When it rains....it freaking pours. Wednesday was a rough day. The day just dragged on for what seemed like an eternity. But there was light at the end of the tunnel because I was getting my hair done. My hair took three hours! Way longer than I had anticipated. But anyways, Tom and I still had a nice relaxing night before Thanksgiving. We were cleaning and heading up to bed when all of the sudden I heard a blood curdling cry from Finn. I went into his room and saw he had a huge pile of throw up in his bed. Oh great I thought. I was cleaning up and getting ready to move his mattress into our room by the bathroom when Jack started freaking out saying his throat hurt. I just thought he was over reacting so I gave him some water. 5 seconds later he was hurling his dinner over the side rails of the bunk bed. Jack slept on his mattress in the hallway, Finn slept on his mattress at the end of our bed. Jack seemed totally fine after he threw up. Finn continued to throw up multiple times that night. Our Thanksgiving was a blur. Jack seemed to be perfectly healthy for the most part, so Tom took him and Leo to my parent's house for some turkey. Tom came home a few hours later and I got to go over there for the leftovers. Long story somewhat short, Finn was puking well into late Thursday night, early Friday morning. Leo developed pink eye, no shocker there. I did about a bazillion loads of laundry. Went through an entire bottle of lysol and had sympathy nausea all freaking weekend.

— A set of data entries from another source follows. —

<file path="src/rtl/decode_stage.sv">
// decode_stage: pipelined addi/bne/lw decoder with load-use bubble, flush and issue/bubble counters
module decode_stage #(
  parameter int DATA_WIDTH    = 32,
  parameter int ADDRESS_WIDTH = 5,
  parameter int ALU_WIDTH     = 3,
  parameter int IMM_WIDTH     = 3
) (
  input  logic                     clk,
  input  logic                     rst,
  input  logic                     flush_i,
  input  logic                     in_valid_i,
  output logic                     in_ready_o,
  input  logic [DATA_WIDTH-1:0]    instr_i,
  input  logic [DATA_WIDTH-1:0]    pc_i,
  output logic                     out_valid_o,
  input  logic                     out_ready_i,
  output logic [DATA_WIDTH-1:0]    pc_o,
  output logic [ADDRESS_WIDTH-1:0] rs1_o,
  output logic [ADDRESS_WIDTH-1:0] rs2_o,
  output logic [ADDRESS_WIDTH-1:0] rd_o,
  output logic [DATA_WIDTH-1:0]    imm_o,
  output logic [IMM_WIDTH-1:0]     imm_src_o,
  output logic [ALU_WIDTH-1:0]     alu_ctrl_o,
  output logic                     alu_src_o,
  output logic                     reg_write_o,
  output logic                     mem_read_o,
  output logic                     result_src_o,
  output logic                     branch_o,
  output logic                     illegal_o,
  output logic [31:0]              issue_count_o,
  output logic [31:0]              bubble_count_o
);
  localparam logic [6:0] OP_ADDI = 7'b0010011;
  localparam logic [6:0] OP_LW   = 7'b0000011;
  localparam logic [6:0] OP_BNE  = 7'b1100011;
  localparam logic [ALU_WIDTH-1:0] SUM_OP = ALU_WIDTH'(0);
  localparam logic [ALU_WIDTH-1:0] SUB_OP = ALU_WIDTH'(1);
  localparam logic [IMM_WIDTH-1:0] IMM_I  = IMM_WIDTH'(0);
  localparam logic [IMM_WIDTH-1:0] IMM_B  = IMM_WIDTH'(3);

  logic                     is_addi, is_lw, is_bne, legal;
  logic [ADDRESS_WIDTH-1:0] rs1_d, rs2_d, rd_d;
  logic [DATA_WIDTH-1:0]    i_imm, b_imm, imm_d;
  logic                     hazard, in_xfer, out_xfer;
  logic                     unused;

  logic                     out_valid_q;
  logic [DATA_WIDTH-1:0]    pc_q, imm_q;
  logic [ADDRESS_WIDTH-1:0] rs1_q, rs2_q, rd_q;
  logic [IMM_WIDTH-1:0]     imm_src_q;
  logic [ALU_WIDTH-1:0]     alu_ctrl_q;
  logic                     alu_src_q, reg_write_q, mem_read_q, result_src_q, branch_q, illegal_q;
  logic [31:0]              issue_count_q, bubble_count_q;

  // funct3 is not needed to tell the three supported opcodes apart
  assign unused = ^instr_i[14:12];

  // Field extraction and opcode decode of the incoming word
  always_comb begin
    is_addi  = instr_i[6:0] == OP_ADDI;
    is_lw    = instr_i[6:0] == OP_LW;
    is_bne   = instr_i[6:0] == OP_BNE;
    legal    = is_addi | is_lw | is_bne;
    rs1_d    = instr_i[15 +: ADDRESS_WIDTH];
    rs2_d    = instr_i[20 +: ADDRESS_WIDTH];
    rd_d     = instr_i[7 +: ADDRESS_WIDTH];
    i_imm    = {{(DATA_WIDTH-12){instr_i[31]}}, instr_i[31:20]};
    b_imm    = {{(DATA_WIDTH-13){instr_i[31]}}, instr_i[31], instr_i[7], instr_i[30:25], instr_i[11:8], 1'b0};
    imm_d    = is_bne ? b_imm : legal ? i_imm : '0;
    hazard   = in_valid_i & out_valid_q & mem_read_q & (rd_q != '0) &
               ((legal & (rs1_d == rd_q)) | (is_bne & (rs2_d == rd_q)));
    in_ready_o = ~flush_i & ~hazard & (~out_valid_q | out_ready_i);
    in_xfer  = in_valid_i & in_ready_o;
    out_xfer = out_valid_q & out_ready_i;
  end

  // Decode/execute register plus issue and bubble counters
  always_ff @(posedge clk) begin
    if (rst) begin
      out_valid_q    <= 1'b0;
      pc_q           <= '0;
      imm_q          <= '0;
      rs1_q          <= '0;
      rs2_q          <= '0;
      rd_q           <= '0;
      imm_src_q      <= '0;
      alu_ctrl_q     <= '0;
      alu_src_q      <= 1'b0;
      reg_write_q    <= 1'b0;
      mem_read_q     <= 1'b0;
      result_src_q   <= 1'b0;
      branch_q       <= 1'b0;
      illegal_q      <= 1'b0;
      issue_count_q  <= '0;
      bubble_count_q <= '0;
    end else begin
      if (in_xfer) begin
        out_valid_q  <= 1'b1;
        pc_q         <= pc_i;
        imm_q        <= imm_d;
        rs1_q        <= rs1_d;
        rs2_q        <= rs2_d;
        rd_q         <= rd_d;
        imm_src_q    <= is_bne ? IMM_B : IMM_I;
        alu_ctrl_q   <= is_bne ? SUB_OP : SUM_OP;
        alu_src_q    <= is_addi | is_lw;
        reg_write_q  <= is_addi | is_lw;
        mem_read_q   <= is_lw;
        result_src_q <= is_lw;
        branch_q     <= is_bne;
        illegal_q    <= ~legal;
      end else if (flush_i | out_xfer) begin
        out_valid_q  <= 1'b0;
      end
      if (~flush_i & out_xfer & ~illegal_q) issue_count_q <= issue_count_q + 32'd1;
      if (~flush_i & hazard & out_ready_i) bubble_count_q <= bubble_count_q + 32'd1;
    end
  end

  assign out_valid_o    = out_valid_q;
  assign pc_o           = pc_q;
  assign rs1_o          = rs1_q;
  assign rs2_o          = rs2_q;
  assign rd_o           = rd_q;
  assign imm_o          = imm_q;
  assign imm_src_o      = imm_src_q;
  assign alu_ctrl_o     = alu_ctrl_q;
  assign alu_src_o      = alu_src_q;
  assign reg_write_o    = reg_write_q;
  assign mem_read_o     = mem_read_q;
  assign result_src_o   = result_src_q;
  assign branch_o       = branch_q;
  assign illegal_o      = illegal_q;
  assign issue_count_o  = issue_count_q;
  assign bubble_count_o = bubble_count_q;
endmodule

</file>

There is nothing worse than seeing your kids sick in any way shape or form. But it got me thinking, I deal with these things a handful of times throughout the year. Think of all the people who deal with their children's major illnesses, not just stomach bugs all year long. I cannot imagine seeing any of my babies in a hospital on IVs dealing with things that I can't even fathom. So as much as I hate the stomach bug and pink eye and nasty colds, deep down I know I shouldn't complain because we have got it good compared to so many others. It makes my heart hurt just thinking about how badly I was feeling for myself this past week. But to be honest, it was a brutal, brutal week and I'm glad I can start over this week. I just wish sleep would be in my near future. Seriously it's UNREAL around here. And don't even get me started on the terrible three's. I forgot how unbelievably terrible they are. Finn whined/cried for two hours straight this morning. That is NOT an exaggeration.
Happy Monday!
Oh no,the stomach bug is the worst. I feel like I'm constantly anticipating a throw up. I'm right there with you with my mind always drifting to those with children that grow up in the hospital, I couldn't imagine. Hope you get a nap or some sleep soon! Thinking of you during the terrible threes. I'm hoping we have the worst behind us :)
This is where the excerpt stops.